**Stored items from a collection**
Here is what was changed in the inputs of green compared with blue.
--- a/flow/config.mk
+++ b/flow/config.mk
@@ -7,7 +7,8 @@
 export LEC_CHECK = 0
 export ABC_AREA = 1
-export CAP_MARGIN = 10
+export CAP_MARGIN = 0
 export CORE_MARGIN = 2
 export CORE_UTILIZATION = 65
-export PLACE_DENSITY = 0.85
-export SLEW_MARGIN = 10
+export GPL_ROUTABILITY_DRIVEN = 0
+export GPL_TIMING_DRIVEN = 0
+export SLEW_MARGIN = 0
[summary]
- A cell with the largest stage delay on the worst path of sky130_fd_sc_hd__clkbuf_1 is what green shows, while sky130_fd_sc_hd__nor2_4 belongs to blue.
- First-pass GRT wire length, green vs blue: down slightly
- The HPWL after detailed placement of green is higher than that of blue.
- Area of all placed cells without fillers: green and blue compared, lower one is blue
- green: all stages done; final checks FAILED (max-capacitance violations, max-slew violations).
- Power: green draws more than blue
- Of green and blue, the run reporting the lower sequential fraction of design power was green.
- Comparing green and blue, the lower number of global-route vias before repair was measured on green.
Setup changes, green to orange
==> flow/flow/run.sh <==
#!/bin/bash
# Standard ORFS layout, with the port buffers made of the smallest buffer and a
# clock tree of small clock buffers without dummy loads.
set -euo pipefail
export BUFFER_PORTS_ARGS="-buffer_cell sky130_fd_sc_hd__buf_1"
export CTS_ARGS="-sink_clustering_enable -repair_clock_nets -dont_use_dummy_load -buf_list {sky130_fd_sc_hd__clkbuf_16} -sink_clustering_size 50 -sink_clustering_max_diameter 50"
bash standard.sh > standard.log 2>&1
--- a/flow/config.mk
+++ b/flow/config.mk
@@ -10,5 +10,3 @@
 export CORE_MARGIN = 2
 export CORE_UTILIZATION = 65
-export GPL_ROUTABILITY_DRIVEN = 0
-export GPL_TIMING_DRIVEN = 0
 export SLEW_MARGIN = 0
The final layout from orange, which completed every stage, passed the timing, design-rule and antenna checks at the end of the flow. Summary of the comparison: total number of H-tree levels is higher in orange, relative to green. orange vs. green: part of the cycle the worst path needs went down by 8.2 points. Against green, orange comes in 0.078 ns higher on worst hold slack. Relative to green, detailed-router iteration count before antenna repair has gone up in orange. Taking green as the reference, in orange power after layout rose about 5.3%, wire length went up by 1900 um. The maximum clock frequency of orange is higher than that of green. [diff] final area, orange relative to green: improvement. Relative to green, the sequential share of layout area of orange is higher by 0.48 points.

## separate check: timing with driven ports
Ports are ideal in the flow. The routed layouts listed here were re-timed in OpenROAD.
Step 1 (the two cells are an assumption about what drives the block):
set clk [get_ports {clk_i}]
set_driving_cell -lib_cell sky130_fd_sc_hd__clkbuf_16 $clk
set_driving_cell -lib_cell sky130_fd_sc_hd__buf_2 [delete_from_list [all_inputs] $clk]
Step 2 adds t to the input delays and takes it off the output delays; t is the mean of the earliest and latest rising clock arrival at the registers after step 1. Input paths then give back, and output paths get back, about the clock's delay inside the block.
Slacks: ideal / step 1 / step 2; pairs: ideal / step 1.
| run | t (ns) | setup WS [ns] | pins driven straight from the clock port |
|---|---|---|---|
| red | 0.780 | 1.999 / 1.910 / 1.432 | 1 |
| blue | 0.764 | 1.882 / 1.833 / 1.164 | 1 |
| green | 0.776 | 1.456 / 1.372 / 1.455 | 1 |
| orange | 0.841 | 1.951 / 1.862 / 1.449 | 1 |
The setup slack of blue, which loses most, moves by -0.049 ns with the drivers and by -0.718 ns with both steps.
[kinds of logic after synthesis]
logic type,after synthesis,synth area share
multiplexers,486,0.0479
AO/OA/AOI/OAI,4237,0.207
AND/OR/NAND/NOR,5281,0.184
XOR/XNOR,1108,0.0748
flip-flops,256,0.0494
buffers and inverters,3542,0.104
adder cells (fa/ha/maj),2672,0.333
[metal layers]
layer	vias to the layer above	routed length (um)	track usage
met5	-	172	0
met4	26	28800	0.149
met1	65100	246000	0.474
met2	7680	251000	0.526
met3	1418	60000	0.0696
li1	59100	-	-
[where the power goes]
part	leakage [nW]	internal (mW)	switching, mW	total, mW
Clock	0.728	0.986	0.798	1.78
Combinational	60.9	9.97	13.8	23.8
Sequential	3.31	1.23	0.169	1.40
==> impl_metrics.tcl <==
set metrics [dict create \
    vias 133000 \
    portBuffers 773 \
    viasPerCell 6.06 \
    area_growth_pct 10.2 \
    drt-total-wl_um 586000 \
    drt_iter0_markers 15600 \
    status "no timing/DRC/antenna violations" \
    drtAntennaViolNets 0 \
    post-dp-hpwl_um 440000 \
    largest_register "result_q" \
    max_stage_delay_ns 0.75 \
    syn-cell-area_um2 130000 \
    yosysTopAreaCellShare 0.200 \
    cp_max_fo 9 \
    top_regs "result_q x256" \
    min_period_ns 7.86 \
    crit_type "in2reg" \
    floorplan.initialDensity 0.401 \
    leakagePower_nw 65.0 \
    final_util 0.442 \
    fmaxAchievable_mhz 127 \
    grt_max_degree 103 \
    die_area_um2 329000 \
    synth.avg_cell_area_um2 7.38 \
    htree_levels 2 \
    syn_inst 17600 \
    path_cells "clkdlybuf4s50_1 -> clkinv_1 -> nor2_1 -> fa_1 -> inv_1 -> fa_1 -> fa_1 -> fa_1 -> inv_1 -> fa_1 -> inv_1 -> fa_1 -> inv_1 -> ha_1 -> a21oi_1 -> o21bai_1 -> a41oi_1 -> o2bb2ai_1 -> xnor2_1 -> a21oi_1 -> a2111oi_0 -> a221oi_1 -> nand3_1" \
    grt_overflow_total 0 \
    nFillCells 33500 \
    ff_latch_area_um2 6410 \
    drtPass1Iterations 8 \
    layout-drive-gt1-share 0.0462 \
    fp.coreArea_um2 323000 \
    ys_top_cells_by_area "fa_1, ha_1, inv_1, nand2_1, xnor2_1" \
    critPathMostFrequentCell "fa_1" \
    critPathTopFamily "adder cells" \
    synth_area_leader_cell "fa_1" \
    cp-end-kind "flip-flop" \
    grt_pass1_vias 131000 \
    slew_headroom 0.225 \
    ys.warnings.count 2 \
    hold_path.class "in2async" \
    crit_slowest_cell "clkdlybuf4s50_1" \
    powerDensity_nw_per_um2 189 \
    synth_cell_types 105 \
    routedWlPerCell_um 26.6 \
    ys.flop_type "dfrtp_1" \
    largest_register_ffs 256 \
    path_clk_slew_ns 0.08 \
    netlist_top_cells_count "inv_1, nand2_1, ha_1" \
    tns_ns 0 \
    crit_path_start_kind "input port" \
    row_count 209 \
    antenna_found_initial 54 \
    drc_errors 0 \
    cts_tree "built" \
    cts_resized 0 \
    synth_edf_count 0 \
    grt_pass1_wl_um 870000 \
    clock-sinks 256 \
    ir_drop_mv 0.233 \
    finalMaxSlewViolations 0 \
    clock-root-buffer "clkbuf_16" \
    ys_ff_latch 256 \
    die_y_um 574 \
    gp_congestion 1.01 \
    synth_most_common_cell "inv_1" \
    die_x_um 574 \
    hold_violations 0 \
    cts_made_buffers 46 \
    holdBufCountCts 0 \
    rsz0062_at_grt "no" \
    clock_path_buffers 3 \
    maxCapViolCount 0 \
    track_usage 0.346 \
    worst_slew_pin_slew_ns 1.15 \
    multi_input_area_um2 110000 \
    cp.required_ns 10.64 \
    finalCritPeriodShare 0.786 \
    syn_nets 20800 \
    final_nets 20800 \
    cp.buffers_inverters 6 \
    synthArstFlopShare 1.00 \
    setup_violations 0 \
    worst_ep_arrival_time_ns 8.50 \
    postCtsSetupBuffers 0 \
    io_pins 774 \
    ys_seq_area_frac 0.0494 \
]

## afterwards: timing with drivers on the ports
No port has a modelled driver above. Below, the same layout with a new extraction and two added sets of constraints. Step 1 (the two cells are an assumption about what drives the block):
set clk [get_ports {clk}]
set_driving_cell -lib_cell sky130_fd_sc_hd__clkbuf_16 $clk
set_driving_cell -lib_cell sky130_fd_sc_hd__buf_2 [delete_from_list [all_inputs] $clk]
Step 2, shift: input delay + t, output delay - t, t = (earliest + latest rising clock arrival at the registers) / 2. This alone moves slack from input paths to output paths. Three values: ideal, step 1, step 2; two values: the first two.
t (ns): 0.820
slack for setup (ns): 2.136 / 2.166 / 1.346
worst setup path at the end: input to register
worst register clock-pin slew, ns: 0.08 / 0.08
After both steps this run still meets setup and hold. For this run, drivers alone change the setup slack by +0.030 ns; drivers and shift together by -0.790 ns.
From an optimization exercise on the open Yosys and OpenROAD flow, aimed at small area, a short achievable clock period and few clock cycles per item; shortcuts taken in it are not production practice. For this run, only the layout was checked, not whether the RTL still works. Power figures rest on the tool's default switching activity, not on a simulated workload.

File: flow/design.v
package fpu_ss_pkg;
  typedef logic [31:0] xlen_t;
  typedef logic [31:0] flen_t;
  typedef logic [4:0]  reg_addr_t;
  typedef logic [3:0]  instr_id_t;
  typedef logic [4:0]  fflags_t;
  typedef logic [2:0]  frm_t;
  typedef logic [11:0] csr_addr_t;
  typedef enum logic [3:0] {
    OpNone,
    OpSgnj,
    OpSgnjn,
    OpSgnjx,
    OpMvWX,
    OpMvXW,
    OpFeq,
    OpFlt,
    OpFle,
    OpCsrRw,
    OpCsrRs,
    OpCsrRc
  } fp_op_e;
  localparam logic [6:0] OPC_OP_FP  = 7'b1010011;
  localparam logic [6:0] OPC_SYSTEM = 7'b1110011;
  localparam logic [6:0] FUNCT7_SGNJ  = 7'b0010000;
  localparam logic [6:0] FUNCT7_CMP   = 7'b1010000;
  localparam logic [6:0] FUNCT7_MV_XW = 7'b1110000;
  localparam logic [6:0] FUNCT7_MV_WX = 7'b1111000;
  localparam csr_addr_t CSR_FFLAGS = 12'h001;
  localparam csr_addr_t CSR_FRM    = 12'h002;
  localparam csr_addr_t CSR_FCSR   = 12'h003;
  localparam int unsigned NUM_FP_REGS = 32;
  localparam fflags_t FLAG_NV = 5'b10000;
  localparam int unsigned QNAN_BIT = 22;
endpackage
`timescale 1ns/1ps
module fpu_ss (
  input  logic                  clk_i,
  input  logic                  reset_i,
  input  logic                  issue_valid_i,
  output logic                  issue_ready_o,
  input  fpu_ss_pkg::xlen_t     issue_instr_i,
  input  fpu_ss_pkg::xlen_t     issue_rs1_i,
  input  fpu_ss_pkg::instr_id_t issue_id_i,
  output logic                  issue_accept_o,
  output logic                  issue_writeback_o,
  output logic                  result_valid_o,
  input  logic                  result_ready_i,
  output fpu_ss_pkg::instr_id_t result_id_o,
  output fpu_ss_pkg::reg_addr_t result_rd_o,
  output fpu_ss_pkg::xlen_t     result_data_o,
  output logic                  result_we_o
);
  logic [6:0]  opcode;
  logic [2:0]  funct3;
  logic [4:0]  rs2;
  logic [6:0]  funct7;
  logic        is_op_fp;
  logic        is_system;
  logic        f3_lt3;
  logic        dec_sgnj;
  logic        dec_cmp;
  logic        dec_mv;
  logic        dec_csr;
  assign opcode = issue_instr_i[6:0];
  assign funct3 = issue_instr_i[14:12];
  assign rs2    = issue_instr_i[24:20];
  assign funct7 = issue_instr_i[31:25];
  assign is_op_fp  = (opcode == 7'b1010011);
  assign is_system = (opcode == 7'b1110011);
  assign f3_lt3    = ~funct3[2] & ~(funct3[1] & funct3[0]);
  assign dec_sgnj = is_op_fp && funct7 == 7'b0010000 && f3_lt3;
  assign dec_cmp  = is_op_fp && funct7 == 7'b1010000 && f3_lt3;
  assign dec_mv   = is_op_fp && funct7[6:4] == 3'b111 && funct7[2:0] == 3'b000 &&
                    rs2 == 5'd0 && funct3 == 3'b000;
  assign dec_csr  = is_system && issue_instr_i[31:22] == 10'd0 && issue_instr_i[21:20] != 2'b00 &&
                    ~funct3[2] && funct3[1:0] != 2'b00;
  assign issue_accept_o = dec_sgnj | dec_cmp | dec_mv | dec_csr;
  assign issue_writeback_o = issue_instr_i[5] | (issue_instr_i[31] & ~issue_instr_i[28]);
  logic                  p_valid_q;
  logic [4:0]            p_rs1_q;
  logic [4:0]            p_rs2_q;
  logic [4:0]            p_rd_q;
  logic [3:0]            p_id_q;
  logic [1:0]            p_f3_q;
  logic                  p_csr_q;     
  logic                  p_f7_6_q;    
  logic                  p_f7_5_q;    
  logic                  p_f7_3_q;    
  logic [31:0]           p_int_q;
  logic                  r_valid_q;
  logic                  r_free;
  logic                  p_adv;
  assign r_free        = ~r_valid_q | result_ready_i;
  assign p_adv         = p_valid_q & r_free;
  assign issue_ready_o = ~p_valid_q | r_free;
  always_ff @(posedge clk_i) begin
    if (reset_i) begin
      p_valid_q <= 1'b0;
    end else if (issue_ready_o) begin
      p_valid_q <= issue_valid_i & issue_accept_o;
    end
  end
  always_ff @(posedge clk_i) begin
    if (issue_ready_o) begin
      p_rs1_q  <= issue_instr_i[19:15];
      p_rs2_q  <= issue_instr_i[24:20];
      p_rd_q   <= issue_instr_i[11:7];
      p_id_q   <= issue_id_i;
      p_f3_q   <= issue_instr_i[13:12];
      p_csr_q  <= issue_instr_i[5];
      p_f7_6_q <= issue_instr_i[31];
      p_f7_5_q <= issue_instr_i[30];
      p_f7_3_q <= issue_instr_i[28];
      p_int_q  <= issue_rs1_i;
    end
  end
  logic op_sgnj, op_mvwx, op_mvxw, op_cmp, op_fpw;
  assign op_sgnj = ~p_csr_q & ~p_f7_6_q;
  assign op_mvwx = ~p_csr_q & p_f7_3_q;
  assign op_mvxw = ~p_csr_q & p_f7_5_q & ~p_f7_3_q;
  assign op_cmp  = ~p_csr_q & p_f7_6_q & ~p_f7_5_q;
  assign op_fpw  = op_sgnj | op_mvwx;
  logic [31:0] regs_q [32];
  logic [31:0] sel_a;
  logic [31:0] sel_b;
  logic [31:0] a;
  logic [31:0] b;
  always_comb begin
    sel_a = '0;
    sel_b = '0;
    sel_a[p_rs1_q] = 1'b1;
    sel_b[p_rs2_q] = 1'b1;
  end
  always_comb begin
    a = '0;
    b = '0;
    for (int i = 0; i < 32; i++) begin
      a = a | ({32{sel_a[i]}} & regs_q[i]);
      b = b | ({32{sel_b[i]}} & regs_q[i]);
    end
  end
  logic        sgn;
  logic [31:0] fp_wdata;
  always_comb begin
    case (p_f3_q)
      2'b00:   sgn = b[31];
      2'b01:   sgn = ~b[31];
      default: sgn = a[31] ^ b[31];
    endcase
  end
  assign fp_wdata = op_mvwx ? p_int_q : {sgn, a[30:0]};
  always_ff @(posedge clk_i) begin
    for (int i = 0; i < 32; i++) begin
      if (p_adv && op_fpw && p_rd_q == 5'(i)) begin
        regs_q[i] <= fp_wdata;
      end
    end
  end
  logic a_nan, b_nan, any_nan, any_snan, both_zero, mag_eq, mag_lt, eq, lt, cmp_res, nv;
  assign a_nan     = (&a[30:23]) & (|a[22:0]);
  assign b_nan     = (&b[30:23]) & (|b[22:0]);
  assign any_nan   = a_nan | b_nan;
  assign any_snan  = (a_nan & ~a[22]) | (b_nan & ~b[22]);
  assign both_zero = ~(|a[30:0]) & ~(|b[30:0]);
  assign mag_eq    = (a[30:0] == b[30:0]);
  assign mag_lt    = (a[30:0] < b[30:0]);
  assign eq        = (mag_eq & (a[31] == b[31])) | both_zero;
  always_comb begin
    if (a[31] != b[31]) begin
      lt = a[31] & ~both_zero;
    end else if (a[31]) begin
      lt = ~mag_lt & ~mag_eq;
    end else begin
      lt = mag_lt;
    end
  end
  always_comb begin
    case (p_f3_q)
      2'b10:   cmp_res = eq;
      2'b01:   cmp_res = lt;
      default: cmp_res = lt | eq;
    endcase
    cmp_res = cmp_res & ~any_nan;
    nv      = (p_f3_q == 2'b10) ? any_snan : any_nan;
  end
  logic [4:0] fflags_q;
  logic [2:0] frm_q;
  logic [7:0] csr_old;
  logic [7:0] csr_new;
  always_comb begin
    case (p_rs2_q[1:0])
      2'b01:   csr_old = {3'b0, fflags_q};
      2'b10:   csr_old = {5'b0, frm_q};
      default: csr_old = {frm_q, fflags_q};
    endcase
    case (p_f3_q)
      2'b01:   csr_new = p_int_q[7:0];
      2'b10:   csr_new = csr_old | p_int_q[7:0];
      default: csr_new = csr_old & ~p_int_q[7:0];
    endcase
  end
  always_ff @(posedge clk_i) begin
    if (reset_i) begin
      fflags_q <= '0;
      frm_q    <= '0;
    end else if (p_adv) begin
      if (p_csr_q) begin
        if (p_rs2_q[0]) fflags_q <= csr_new[4:0];
        if (p_rs2_q[1]) frm_q <= p_rs2_q[0] ? csr_new[7:5] : csr_new[2:0];
      end else if (op_cmp && nv) begin
        fflags_q[4] <= 1'b1;
      end
    end
  end
  logic [31:0] res;
  logic [3:0]  r_id_q;
  logic [4:0]  r_rd_q;
  logic [31:0] r_data_q;
  logic        r_we_q;
  always_comb begin
    if (op_cmp)       res = {31'b0, cmp_res};
    else if (p_csr_q) res = {24'b0, csr_old};
    else if (op_mvwx) res = p_int_q;
    else if (op_mvxw) res = a;
    else              res = {sgn, a[30:0]};
  end
  always_ff @(posedge clk_i) begin
    if (reset_i) begin
      r_valid_q <= 1'b0;
    end else if (r_free) begin
      r_valid_q <= p_valid_q;
    end
  end
  always_ff @(posedge clk_i) begin
    if (r_free) begin
      r_id_q   <= p_id_q;
      r_rd_q   <= p_rd_q;
      r_data_q <= res;
      r_we_q   <= ~op_fpw;
    end
  end
  assign result_valid_o = r_valid_q;
  assign result_id_o    = r_id_q;
  assign result_rd_o    = r_rd_q;
  assign result_data_o  = r_data_q;
  assign result_we_o    = r_we_q;
endmodule
File: flow/run.sh
#!/bin/bash
# synth_recipe.tcl (not shown) runs the flow's synth.tcl, then flattens the netlist and writes it again
# the make line also repeats each setting of config.mk as NAME=value (left out here)
make -C /OpenROAD-flow-scripts/flow DESIGN_CONFIG=/design/flow/config.mk WORK_HOME=/design/flow/orfs CLKGATE_MAP_FILE= SYNTH_SCRIPT=/design/flow/synth_recipe.tcl finish
File: flow/config.mk
export PLATFORM = sky130hd
export DESIGN_NAME = fpu_ss
export DESIGN_NICKNAME = fpu_ss
export VERILOG_FILES = /design/flow/design.v
export SDC_FILE = /design/flow/constraint.sdc
export NUM_CORES = 4
export LEC_CHECK = 0
export CAP_MARGIN = 20
export CORE_MARGIN = 2
export CORE_UTILIZATION = 40
export SLEW_MARGIN = 20
File: flow/constraint.sdc
create_clock -name core_clock -period 5.0 [get_ports {clk_i}]
set_input_delay 1.0000 -clock core_clock [delete_from_list [all_inputs] [get_ports {clk_i}]]
set_output_delay 1.0000 -clock core_clock [all_outputs]
set_load 0.01 [all_outputs]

**YOUR OBJECTIVE**
Will you return exactly the lines above from the one with "-export SLEW_MARGIN = 10" down to the one with "set -euo pipefail", counting both as part of the range?

**SOLUTION**
-export SLEW_MARGIN = 10
+export GPL_ROUTABILITY_DRIVEN = 0
+export GPL_TIMING_DRIVEN = 0
+export SLEW_MARGIN = 0
[summary]
- A cell with the largest stage delay on the worst path of sky130_fd_sc_hd__clkbuf_1 is what green shows, while sky130_fd_sc_hd__nor2_4 belongs to blue.
- First-pass GRT wire length, green vs blue: down slightly
- The HPWL after detailed placement of green is higher than that of blue.
- Area of all placed cells without fillers: green and blue compared, lower one is blue
- green: all stages done; final checks FAILED (max-capacitance violations, max-slew violations).
- Power: green draws more than blue
- Of green and blue, the run reporting the lower sequential fraction of design power was green.
- Comparing green and blue, the lower number of global-route vias before repair was measured on green.
Setup changes, green to orange
==> flow/flow/run.sh <==
#!/bin/bash
# Standard ORFS layout, with the port buffers made of the smallest buffer and a
# clock tree of small clock buffers without dummy loads.
set -euo pipefail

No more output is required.